Let’s say the problem is grief; an intractable and hard-to-talk-about problem if there ever was one. Grief over a breakup; grief due to illness; the grief of losing a loved one. Let’s first admit that the problem is awful. Looking at grief — that life will never be the same, that the future you planned on and looked forward to is effectively gone — is painful beyond measure. So we turn to something, anything, to relieve that awful darkness, that intractable heaviness: booze, Netflix, Ben & Jerry’s, other people’s bodies, heroin, retail therapy. Maybe all of the above.
But can we possibly find grief - even the most grievous of losses - just a little bit fascinating? When we find ourselves powerless, can we remain curious?
The concept of common humanity is helpful here. Grief happens to all humans. Loss happens to all humans. The need for medicine happens to all humans. Seeing grief and loss and the need for comfort and medicine as a core component of being human — rather than as a pervasive sense of isolation, that “I” am the only person in the world having this painful experience — reminds us that we are just that: human.

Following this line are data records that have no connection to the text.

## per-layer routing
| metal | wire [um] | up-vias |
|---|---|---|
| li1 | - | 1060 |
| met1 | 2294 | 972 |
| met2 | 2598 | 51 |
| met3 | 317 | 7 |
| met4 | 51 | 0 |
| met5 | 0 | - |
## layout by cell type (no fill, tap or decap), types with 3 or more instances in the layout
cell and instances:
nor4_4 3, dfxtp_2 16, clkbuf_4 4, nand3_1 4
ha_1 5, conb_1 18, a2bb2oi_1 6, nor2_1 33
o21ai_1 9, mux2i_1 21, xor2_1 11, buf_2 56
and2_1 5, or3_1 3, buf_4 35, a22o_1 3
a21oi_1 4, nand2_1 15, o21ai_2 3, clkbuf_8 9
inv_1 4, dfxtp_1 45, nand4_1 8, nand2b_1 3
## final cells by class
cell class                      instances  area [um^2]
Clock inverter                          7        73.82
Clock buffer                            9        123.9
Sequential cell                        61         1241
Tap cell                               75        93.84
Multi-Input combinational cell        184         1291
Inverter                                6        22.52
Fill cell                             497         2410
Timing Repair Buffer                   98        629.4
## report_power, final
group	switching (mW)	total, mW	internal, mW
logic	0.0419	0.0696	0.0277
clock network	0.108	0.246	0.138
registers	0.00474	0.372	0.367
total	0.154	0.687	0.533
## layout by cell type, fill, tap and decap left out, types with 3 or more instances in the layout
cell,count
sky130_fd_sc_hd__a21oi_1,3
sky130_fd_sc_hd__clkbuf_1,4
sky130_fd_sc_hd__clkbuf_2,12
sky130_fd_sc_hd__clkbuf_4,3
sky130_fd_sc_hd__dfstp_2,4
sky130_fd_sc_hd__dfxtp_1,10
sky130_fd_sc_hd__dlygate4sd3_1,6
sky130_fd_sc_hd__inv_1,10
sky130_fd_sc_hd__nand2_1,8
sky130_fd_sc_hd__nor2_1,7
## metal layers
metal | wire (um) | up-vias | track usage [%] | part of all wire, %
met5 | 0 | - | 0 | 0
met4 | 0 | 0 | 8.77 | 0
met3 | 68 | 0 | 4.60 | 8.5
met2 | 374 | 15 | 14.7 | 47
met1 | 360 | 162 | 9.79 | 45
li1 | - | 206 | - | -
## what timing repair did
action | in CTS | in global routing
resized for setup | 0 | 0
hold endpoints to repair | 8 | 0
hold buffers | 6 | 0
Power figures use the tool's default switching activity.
**src/hdl/twsp_pkg.sv**
```systemverilog
package twsp_pkg;

	// register indices; byte address is four times the index
	localparam logic [7:0] IDX_COUNT = 8'h01;
	localparam logic [7:0] IDX_OPTION = 8'h81;
	localparam logic [7:0] IDX_INTCTL = 8'h0b;
	localparam logic [7:0] IDX_CORE = 8'h02;

	// reset values
	localparam logic [7:0] OPTION_RESET = 8'hfb;
	localparam logic [7:0] INTCTL_RESET = 8'h00;

	// field positions in the interrupt control register
	localparam int INTCTL_FLAG_BIT = 2;
	localparam int INTCTL_IRQEN_BIT = 5;

	// field positions in the core control register
	localparam int CORE_SLEEP_BIT = 0;
	localparam int CORE_WDTCLR_BIT = 1;

	// timing: one instruction period is four system clocks
	localparam int INSTR_CLOCKS = 4;
	localparam logic [1:0] INSTR_LAST = 2'(INSTR_CLOCKS - 1);
	localparam logic [1:0] WRITE_INHIBIT_PERIODS = 2'h2;

	typedef struct packed {
		logic portb_pullup_disable;
		logic ext_irq_edge_select;
		logic clock_source_select;
		logic ext_edge_select;
		logic prescaler_assign;
		logic [2:0] prescaler_ratio;
	} twsp_option_t;

	typedef struct packed {
		logic overflow_irq_enable;
		logic overflow_flag;
	} twsp_intctl_t;

endpackage

```
**src/hdl/twsp_eight_bit_timer.sv**
```systemverilog
`timescale 1ns/1ns
// Notes on behaviour
// - in timer mode without prescaler the count register steps once per instruction period.
// - a software write to the count register holds off counting for the next two instruction periods.
// - clock_source_select (bit 5) picks external pin edges when 1, the instruction clock when 0.
// - ext_edge_select (bit 4) counts falling pin edges when 1, rising ones when 0.
// - prescaler_assign (bit 3) gives the one prescaler to the timer when 0, to the watchdog when 1.
// - prescaler_ratio divides by 2 to 256 for the timer, by 1 to 128 for the watchdog, doubling per step.
// - the timer counts undivided only while the prescaler belongs to the watchdog.
// - the prescaler is invisible to software and a count write clears it while the timer owns it.
// - a watchdog clear clears the prescaler and the watchdog while the watchdog owns the prescaler.
// - a rollover from ff to 00 sets the overflow flag whatever the enable.
// - the flag stays until software clears it and a request is raised only while enabled.
// - the timer stands still in sleep so its overflow cannot wake the core.
// - the flag sits at bit 2 and the enable at bit 5 of the interrupt control register, both read/write.
// - reset leaves the count register value as it was.
module twsp_eight_bit_timer #(
	parameter int ADDR_W = 10
) (
	// clock and reset
	input wire logic clk,
	input wire logic reset,
	// avalon-mm slave
	input wire logic [ADDR_W-1:0] address,
	input wire logic read,
	input wire logic write,
	input wire logic [3:0] byteenable,
	input wire logic [31:0] writedata,
	output logic [31:0] readdata,
	output logic waitrequest,
	// external count pin
	input wire logic ext_count_pin,
	// watchdog side
	input wire logic wdt_base_tick,
	output logic wdt_timeout_tick,
	output logic wdt_clear,
	// interrupt request
	output logic overflow_irq
);

	generate
		if (ADDR_W < 10) begin : g_addr_check
			$error("ADDR_W too small for the register map");
		end
	endgenerate

	logic [7:0] eight_bit_timer_count_reg;
	twsp_pkg::twsp_option_t option_reg;
	twsp_pkg::twsp_intctl_t intctl_reg;
	logic sleep_reg;
	logic [7:0] pre_reg;
	logic [1:0] div_reg;
	logic [1:0] inhibit_reg;
	logic pin_s1_reg, pin_s2_reg, pin_s3_reg;

	logic [7:0] index;
	logic access_done;
	logic wr_go;
	logic count_wr, option_wr, intctl_wr, core_wr;
	logic wdt_clr_cmd;
	logic instr_tick;
	logic ext_edge;
	logic src_evt;
	logic pre_in;
	logic [7:0] pre_mask;
	logic pre_hit;
	logic pre_clear;
	logic timer_inc;
	logic overflow_set;
	// count holds no value until the first load, and reset does not clear it
	logic count_loaded_reg = 1'b0;

	// mask of low prescaler bits that must be all ones for one output
	function automatic logic [7:0] ratio_mask(input logic [2:0] ratio, input logic to_wdt);
		logic [8:0] span;
		span = 9'h001 << ratio;
		if (!to_wdt) begin
			span = span << 1;
		end
		return 8'(span - 9'h001);
	endfunction

	// bus decode; a write lands at the edge where waitrequest is seen low
	assign index = address[9:2];
	assign access_done = (read || write) && !waitrequest;
	assign wr_go = write && !waitrequest && byteenable[0];
	always_comb begin
		count_wr = 1'b0;
		option_wr = 1'b0;
		intctl_wr = 1'b0;
		core_wr = 1'b0;
		if (index == twsp_pkg::IDX_COUNT) begin
			count_wr = wr_go;
		end else if (index == twsp_pkg::IDX_OPTION) begin
			option_wr = wr_go;
		end else if (index == twsp_pkg::IDX_INTCTL) begin
			intctl_wr = wr_go;
		end else if (index == twsp_pkg::IDX_CORE) begin
			core_wr = wr_go;
		end
	end
	assign wdt_clr_cmd = core_wr && writedata[twsp_pkg::CORE_WDTCLR_BIT];

	// one wait cycle, then the answer; back to waiting after each transfer
	always_ff @(posedge clk) begin
		if (reset) begin
			waitrequest <= 1'b1;
		end else if ((read || write) && waitrequest) begin
			waitrequest <= 1'b0;
		end else begin
			waitrequest <= 1'b1;
		end
	end

	// prescaler never appears on the bus; unmapped reads give zero
	// prescaler hidden
	always_ff @(posedge clk) begin
		if (reset) begin
			readdata <= 32'h0000_0000;
		end else if (read && waitrequest) begin
			if (index == twsp_pkg::IDX_COUNT) begin
				readdata <= {24'h000000, eight_bit_timer_count_reg};
			end else if (index == twsp_pkg::IDX_OPTION) begin
				readdata <= {24'h000000, option_reg};
			end else if (index == twsp_pkg::IDX_INTCTL) begin
				readdata <= 32'(intctl_reg.overflow_irq_enable) << twsp_pkg::INTCTL_IRQEN_BIT
					| 32'(intctl_reg.overflow_flag) << twsp_pkg::INTCTL_FLAG_BIT;
			end else if (index == twsp_pkg::IDX_CORE) begin
				readdata <= 32'(sleep_reg) << twsp_pkg::CORE_SLEEP_BIT;
			end else begin
				readdata <= 32'h0000_0000;
			end
		end
	end

	always_ff @(posedge clk) begin
		if (reset) begin
			option_reg <= twsp_pkg::OPTION_RESET;
		end else if (option_wr) begin
			option_reg <= writedata[7:0];
		end
	end

	always_ff @(posedge clk) begin
		if (reset) begin
			sleep_reg <= 1'b0;
		end else if (core_wr) begin
			sleep_reg <= writedata[twsp_pkg::CORE_SLEEP_BIT];
		end
	end

	// instruction period enable
	always_ff @(posedge clk) begin
		if (reset) begin
			div_reg <= 2'h0;
		end else begin
			div_reg <= div_reg + 2'h1;
		end
	end
	assign instr_tick = (div_reg == twsp_pkg::INSTR_LAST);

	always_ff @(posedge clk) begin
		if (reset) begin
			pin_s1_reg <= 1'b0;
			pin_s2_reg <= 1'b0;
			pin_s3_reg <= 1'b0;
		end else begin
			pin_s1_reg <= ext_count_pin;
			pin_s2_reg <= pin_s1_reg;
			pin_s3_reg <= pin_s2_reg;
		end
	end

	assign ext_edge = option_reg.ext_edge_select ? (pin_s3_reg && !pin_s2_reg) : (pin_s2_reg && !pin_s3_reg);

	assign src_evt = !sleep_reg && (option_reg.clock_source_select ? ext_edge : instr_tick);

	assign pre_in = option_reg.prescaler_assign ? wdt_base_tick : src_evt;
	assign pre_mask = ratio_mask(option_reg.prescaler_ratio, option_reg.prescaler_assign);
	assign pre_hit = pre_in && ((pre_reg & pre_mask) == pre_mask);

	assign pre_clear = (count_wr && !option_reg.prescaler_assign) || (wdt_clr_cmd && option_reg.prescaler_assign);

	always_ff @(posedge clk) begin
		if (reset || pre_clear) begin
			pre_reg <= 8'h00;
		end else if (pre_in) begin
			pre_reg <= pre_reg + 8'h01;
		end
	end

	always_ff @(posedge clk) begin
		if (reset) begin
			inhibit_reg <= 2'h0;
		end else if (count_wr) begin
			inhibit_reg <= twsp_pkg::WRITE_INHIBIT_PERIODS;
		end else if (instr_tick && inhibit_reg != 2'h0) begin
			inhibit_reg <= inhibit_reg - 2'h1;
		end
	end

	assign timer_inc = (inhibit_reg == 2'h0) && (option_reg.prescaler_assign ? src_evt : pre_hit);

	// no reset branch: the count survives a device reset
	// count kept
	always_ff @(posedge clk) begin
		if (count_wr) begin
			eight_bit_timer_count_reg <= writedata[7:0];
		end else if (timer_inc) begin
			eight_bit_timer_count_reg <= eight_bit_timer_count_reg + 8'h01;
		end
	end

	// checks on the count wait for its first load
	always_ff @(posedge clk) begin
		if (count_wr) begin
			count_loaded_reg <= 1'b1;
		end
	end

	assign overflow_set = timer_inc && !count_wr && (eight_bit_timer_count_reg == 8'hff);

	// set beats a same-cycle software clear
	// sticky flag
	always_ff @(posedge clk) begin
		if (reset) begin
			intctl_reg <= twsp_pkg::INTCTL_RESET[1:0];
		end else begin
			if (intctl_wr) begin
				intctl_reg.overflow_irq_enable <= writedata[twsp_pkg::INTCTL_IRQEN_BIT];
			end
			if (overflow_set) begin
				intctl_reg.overflow_flag <= 1'b1;
			end else if (intctl_wr) begin
				intctl_reg.overflow_flag <= writedata[twsp_pkg::INTCTL_FLAG_BIT];
			end
		end
	end

	always_ff @(posedge clk) begin
		if (reset) begin
			overflow_irq <= 1'b0;
		end else begin
			overflow_irq <= intctl_reg.overflow_flag && intctl_reg.overflow_irq_enable;
		end
	end

	// watchdog runs 1:1 while the timer owns the prescaler
	always_ff @(posedge clk) begin
		if (reset) begin
			wdt_timeout_tick <= 1'b0;
			wdt_clear <= 1'b0;
		end else begin
			wdt_timeout_tick <= option_reg.prescaler_assign ? pre_hit : wdt_base_tick;
			wdt_clear <= wdt_clr_cmd;
		end
	end
endmodule

```
**config.mk**
```make
export PLATFORM = sky130hd
export DESIGN_NAME = twsp_eight_bit_timer
export DESIGN_NICKNAME = d
export VERILOG_FILES = /design/src/hdl/twsp_pkg.sv /design/src/hdl/twsp_eight_bit_timer.sv
export SDC_FILE = /design/constraint.sdc
export NUM_CORES = 1
export LEC_CHECK = 0
export BUFFER_PORTS_ARGS = -buffer_cell sky130_fd_sc_hd__buf_2
export CORE_ASPECT_RATIO = 1.2
export CORE_MARGIN = 1
export CORE_UTILIZATION = 54
export CTS_CLUSTER_DIAMETER = 200
export DETAILED_ROUTE_END_ITERATION = 6
export HOLD_SLACK_MARGIN = 0.05
export PLACE_DENSITY = 0.85
export SLEW_MARGIN = 30
export SYNTH_ARGS = -nofsm -noshare
export SYNTH_HDL_FRONTEND = slang
export SYNTH_SLANG_ARGS = --single-unit
```
**constraint.sdc**
```tcl
create_clock -name clk -period 5.45 [get_ports clk]
set_clock_uncertainty 0.15 [all_clocks]
set_input_delay 1.09 -clock clk [delete_from_list [all_inputs] [get_ports clk]]
set_output_delay 1.09 -clock clk [all_outputs]
set_load 0.005 [all_outputs]
```
Yosys cells after proc, flatten, opt, wreduce, memory -nomap -nowiden
Index checks and enable logic that the tools add are counted.
Word-level totals
  register bits after elaboration: 70
  output and inout port bits: 36
  bits of input ports: 52
Operators by class
  reduce and logical (&&, ||, !) cells: 31
  add/sub/neg operators: 5
  shift operators: 1
  bitwise operators: 2
  multiplexer cells: 27
  equality and inequality tests: 7
Operator list (count)
  8-bit two-way mux: 5
  1-bit two-way mux: 19
  8-bit by 1-bit adder with 8-bit output (second input constant): 2
  8-bit == test (second input constant): 2
  1-bit logical AND: 16
  8-bit bitwise AND: 1
  8-bit by 1-bit == test with 1-bit output (second input constant): 1
  8-bit by 2-bit == test with 1-bit output (second input constant): 1
  8-bit by 4-bit == test with 1-bit output (second input constant): 1
  8-bit == test: 1
  2-bit nonzero test: 4
  1-bit by 3-bit left shift with 8-bit output (first input constant): 1
  8-bit by 1-bit subtractor with 8-bit output (second input constant): 1
  1-bit zero test: 6
  6-bit two-way mux: 1
  6-bit by 3-bit OR with 6-bit output: 1
  2-bit two-way mux: 2
  1-bit logical OR: 3
  2-bit by 1-bit adder with 2-bit output (second input constant): 1
  2-bit == test (second input constant): 1
  2-bit zero test: 1
  2-bit OR reduction: 1
  2-bit by 1-bit subtractor with 2-bit output (second input constant): 1

Logic depth before layout (Yosys ltp)
Gate-level depths: netlist of run 1.
  depth after elaboration: 12
  depth in mapped cells: 10
  gate-level depth less buffers: 9

Worst setup path after synthesis of run 1
OpenSTA, ideal clock, no wires.
  kind: in2reg
  from: in address[7]
  to: reg eight_bit_timer_count_reg[0] (enable)
  library setup time: 374 ps
  buffers on the path: 2
  stages on the path: 6
  data required time: 4926 ps
  arrival: 2368 ps
  path slack: 2558 ps
  cells stage by stage: nor4_1 -> and2_1 -> clkbuf_1 -> nand2_2 -> clkbuf_1 -> o21ai_1
Between the ends
  cells in the longest elaborated chain, start to end: 3
RTL lines
  from (decl): line twsp_eight_bit_timer.sv:24  | input wire logic [ADDR_W-1:0] address,
  8-bit by 1-bit == test with 1-bit output: line twsp_eight_bit_timer.sv:92  | if (index == twsp_pkg::IDX_COUNT) begin
  1-bit two-way mux: line twsp_eight_bit_timer.sv:92
  2-bit nonzero test (no line)
  to (signal assigned): line twsp_eight_bit_timer.sv:208  | eight_bit_timer_count_reg <= writedata[7:0];
  to (signal assigned): line twsp_eight_bit_timer.sv:210  | eight_bit_timer_count_reg <= eight_bit_timer_count_reg + 8'h01;
  to (decl): line twsp_eight_bit_timer.sv:47  | logic [7:0] eight_bit_timer_count_reg;
No other way between the ends.
A chain may end at the register's enable or synchronous reset.

Final worst setup path of run 1
  from: reg option_reg[3] (netlist bit)
  to: reg eight_bit_timer_count_reg[2] (enable)
Between the ends
  cells in the longest elaborated chain, start to end: 8
  elaborated cells on any way between the ends: 9
RTL lines
  from (decl): line twsp_eight_bit_timer.sv:48  | twsp_pkg::twsp_option_t option_reg;
  from (signal assigned): line twsp_eight_bit_timer.sv:138  | option_reg <= twsp_pkg::OPTION_RESET;
  from (signal assigned): line twsp_eight_bit_timer.sv:140  | option_reg <= writedata[7:0];
  8-bit two-way mux: line twsp_eight_bit_timer.sv:77  | if (!to_wdt) begin
  8-bit by 1-bit subtractor with 8-bit output: line twsp_eight_bit_timer.sv:80  | return 8'(span - 9'h001);
  8-bit bitwise AND: line twsp_eight_bit_timer.sv:180  | assign pre_hit = pre_in && ((pre_reg & pre_mask) == pre_mask);
  8-bit == test: line twsp_eight_bit_timer.sv:180
  1-bit logical AND: line twsp_eight_bit_timer.sv:180
  1-bit two-way mux (*): line twsp_eight_bit_timer.sv:202  | assign timer_inc = (inhibit_reg == 2'h0) && (option_reg.prescaler_assign ? src_evt : pre_hit);
  1-bit logical AND (*): line twsp_eight_bit_timer.sv:202
  2-bit nonzero test (no line) (*)
Every way passes the cells marked *; elsewhere a longest branch is shown, timed or not.

==> results of run 1 <==
[how the worst max path moves through the flow]
stage,start,endpoint,slack (ns)
floorplan,address[7],eight_bit_timer_count_reg[0]$_DFFE_PP_,2.56
global placement,option_reg[3]$_SDFFE_PP1P_,eight_bit_timer_count_reg[6]$_DFFE_PP_,2.17
detailed placement,option_reg[3]$_SDFFE_PP1P_,eight_bit_timer_count_reg[6]$_DFFE_PP_,2.06
CTS,option_reg[3]$_SDFFE_PP1P_,eight_bit_timer_count_reg[2]$_DFFE_PP_,2.05
global route,option_reg[3]$_SDFFE_PP1P_,eight_bit_timer_count_reg[2]$_DFFE_PP_,1.77
finish,option_reg[3]$_SDFFE_PP1P_,eight_bit_timer_count_reg[2]$_DFFE_PP_,2.01
[cells by family (layout without fill, tap and decap cells)]
kind of cell               after synthesis  after routing
muxes                                   20             20
xor gates and xnor gates                16             16
other                                    1             24
adders and majority gates                5              5
buffers and inverters                   43             50
and+or+nand+nor                        105            105
AOI/OAI and AO/OA                       41             41
DFF                                     46             46
[placed cells by master, fill, tap and decap left out, types with 6 or more instances in the layout]
cell type	n
a21oi_1	18
buf_2	34
conb_1	24
dfxtp_1	38
edfxtp_1	8
inv_1	8
mux2_2	7
mux2i_1	12
nand2_1	19
nand3_1	8
nor2_1	32
nor2b_1	7
nor3_1	6
xnor2_1	9
xor2_1	7
[where the power goes]
part,switching [uW],total [uW],leakage [uW],internal (uW)
Sequential,4.93,355,0.000381,350
Combinational,26.9,44.5,0.000730,17.6
Clock,115,205,0.0000452,90.6
Total,146,605,0.00116,459
[critical path: cells and delay by family, from the launching register on]
kind	cells	cell delay (ns)
buf+inv	1	0.08
fa+ha+maj	1	0.29
compound gates	4	1.36
simple gates	3	0.54
flops	1	0.66
[through the flow]
| stage | std cells | worst slack [ns] | cell area, sq um |
|---|---|---|---|
| after floorplan | 300 | 2.56 | 2610 |
| after detailed placement | 355 | 2.06 | 2620 |
| after global placement | 355 | 2.17 | 2620 |
| after CTS | 363 | 2.05 | 2710 |
| after global routing | 363 | 1.77 | 2710 |
| final | 363 | 2.01 | 2710 |
[routing by layer]
layer	wire length [um]	up-vias	share of wire	global-route usage
li1	-	985	-	-
met3	244	13	0.048	0.0313
met1	1980	910	0.39	0.250
met2	2790	61	0.55	0.406
met4	96	0	0.019	0.0622
met5	0	-	0	0
[cell type report]
| cell class | count | area [sq um] | share of cell area |
|---|---|---|---|
| clock buffer | 6 | 72.6 | 0.0268 |
| clock inverter | 2 | 13.8 | 0.00508 |
| inverter | 8 | 30.0 | 0.0111 |
| multi-input combinational | 211 | 1350 | 0.499 |
| sequential | 46 | 1000 | 0.369 |
| tap | 56 | 70.1 | 0.0259 |
| timing repair buffer | 34 | 170 | 0.0628 |
==> results.py, run 1 <==
metrics = {
    "global_routing": {
        "grt_pass1_vias": 1860,
        "grt_pass1_wl_um": 8410,
        "grt_overflow": 0,
        "antenna_found_initial": 0,
        "grt_max_degree": 22,
        "track_usage": 0.218,
    },
    "setup_path": {
        "start_kind": "flip-flop",
        "worstPathCellList": "nand2b_1 -> nor3_1 -> inv_1 -> ha_1 -> a211oi_1 -> nor3_1 -> a2111oi_4 -> a21oi_2 -> o21ai_1",
        "r2r_setup_slack_ns": 2.01,
        "r2r-start": "option_reg[3]$_SDFFE_PP1P_",
        "slowest_delay_ns": 0.66,
        "crit_type": "flip-flop to flip-flop",
        "required_ns": 5.23,
        "ff2ff_path_depth": 9,
        "critical-path-slowest-cell": "dfxtp_1",
        "arrival_ns": 3.22,
        "r2r-end": "eight_bit_timer_count_reg[2]$_DFFE_PP_",
        "path_common_cell": "nor3_1",
        "crit_path_end_kind": "flip-flop",
        "cp_max_fo": 14,
    },
    "sta": {
        "hold_viol_final": 0,
        "fin_crit_sh": 0.631,
        "final-setup-viol-count": 0,
        "hold_ws_ns": 0.275,
        "max_freq_mhz": 291,
        "maxSlewHeadroom": 0.512,
        "slew_viol_final": 0,
        "period_minus_slack_ns": 3.44,
        "setup_tns_ns": 0,
        "tightest_slew_ns": 0.727,
        "rsz0062_at_grt": "no",
    },
    "clock_network": {
        "cts-buffers-inserted": 5,
        "htree_levels": 2,
        "clock-root-buffer": "clkbuf_8",
        "cts_sinks": 46,
        "cts_tree": "done",
        "clock_path_buffers": 2,
        "postCtsSetupBuffers": 0,
        "cts_hold_buf": 0,
        "clk_latency_ns": 0.29,
        "cts_resized": 0,
        "clk_pin_slew_ns": 0.08,
    },
    "synth": {
        "synthAdderAreaFrac": 0.0248,
        "synth.most_common_cell": "dfxtp_1",
        "synth_flop_cell": "dfxtp_1",
        "ys_seq_area_frac": 0.396,
        "syn_inst": 277,
        "synth_warnings": 0,
        "yosys.area.top_type": "dfxtp_1",
        "async_flop_share": 0,
        "synth_compound_area_frac": 0.116,
        "avgSynthCellArea_sq_um": 9.12,
        "synthSimpleGateAreaFrac": 0.218,
        "synth_edf_count": 8,
        "ys_seq_elements": 46,
        "synth_common_cells": "dfxtp_1 (38), nor2_1 (32), buf_4 (25)",
        "synthXorXnorAreaFrac": 0.0555,
        "synth_cell_types": 56,
        "synthMuxAreaShare": 0.0847,
        "yosys-top-cells-area": "dfxtp_1 (30%), edfxtp_1 (9.5%), buf_4 (7.4%)",
        "synth_top_area_frac": 0.301,
        "synth_top_family_by_area": "simple AND/OR/NAND/NOR gates",
        "syn_area_sq_um": 2530,
    },
    "layout": {
        "final_layout_size_suffix_gt1_frac": 0.195,
        "n_fill_cell": 393,
        "antennaDiodeCount": 0,
        "fin_nets": 363,
        "post-route-util": 0.622,
        "area_delta_synth_final_pct": 7.28,
    },
    "detailed_routing": {
        "dr.first_iter.drc_count": 127,
        "firstDrtPassIters": 4,
        "vias": 1969,
        "drt-wirelength-per-cell_um": 14.1,
        "drc": 0,
        "ant_nets": 0,
        "drt-vias-per-instance": 5.42,
        "drt-total-wl_um": 5110,
    },
    "pwr": {
        "power.density_nw_per_um2": 223,
        "p_leak_uw": 0.00116,
        "peakVddDrop_mv": 0.163,
        "finalPower_uw": 605,
    },
    "worst_hold_path": {
        "hold_end": "div_reg[0]$_SDFF_PP0_",
        "hold_path.class": "flip-flop to flip-flop",
        "hold_depth": 1,
        "min-delay-start": "div_reg[0]$_SDFF_PP0_",
    },
    "placement": {
        "dp_hpwl_um": 3810,
        "port_buffers": 34,
        "gp_congestion": 0.878,
    },
    "floorplan": {
        "core_area_sq_um": 4360,
        "start_util": 0.580,
        "rows": 26,
        "die_width_um": 64.4,
        "ios": 88,
        "dieArea_sq_um": 4960,
        "die_y_um": 76.9,
    },
    "outcome": {
        "status": "finished clean",
    },
    "run": {
        "maxCapViolations": 0,
    },
}
Note: power is estimated with default switching activity, not from simulation.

And being reminded of our humanity is scaffolding to spiritual health. It’s why 12 Step meetings are often an effective way to get clean: you can see, right in front of you, a group of people who struggled with the same problem.
Then can reconstruction begin.
The building is the body is the Addict. The conservation crew, the medicine, the drug.
We use medicine and drugs as the steel and concrete and glass to reconstruct ourselves. But inevitably, if we are using these construction materials, we must be as well versed as possible in that which we are disassembling and reconstructing. We can hire outside contractors and experts with letters after their names, and in many cases very well should. But we must be our own reconstruction crews. In our most vulnerable states - which is what we’re in when we need medicine - to avoid for-profit pharma, and for-profit prisons, and the inherent exploitation therein, we must be our own conservationists. That's what we're meant to do here.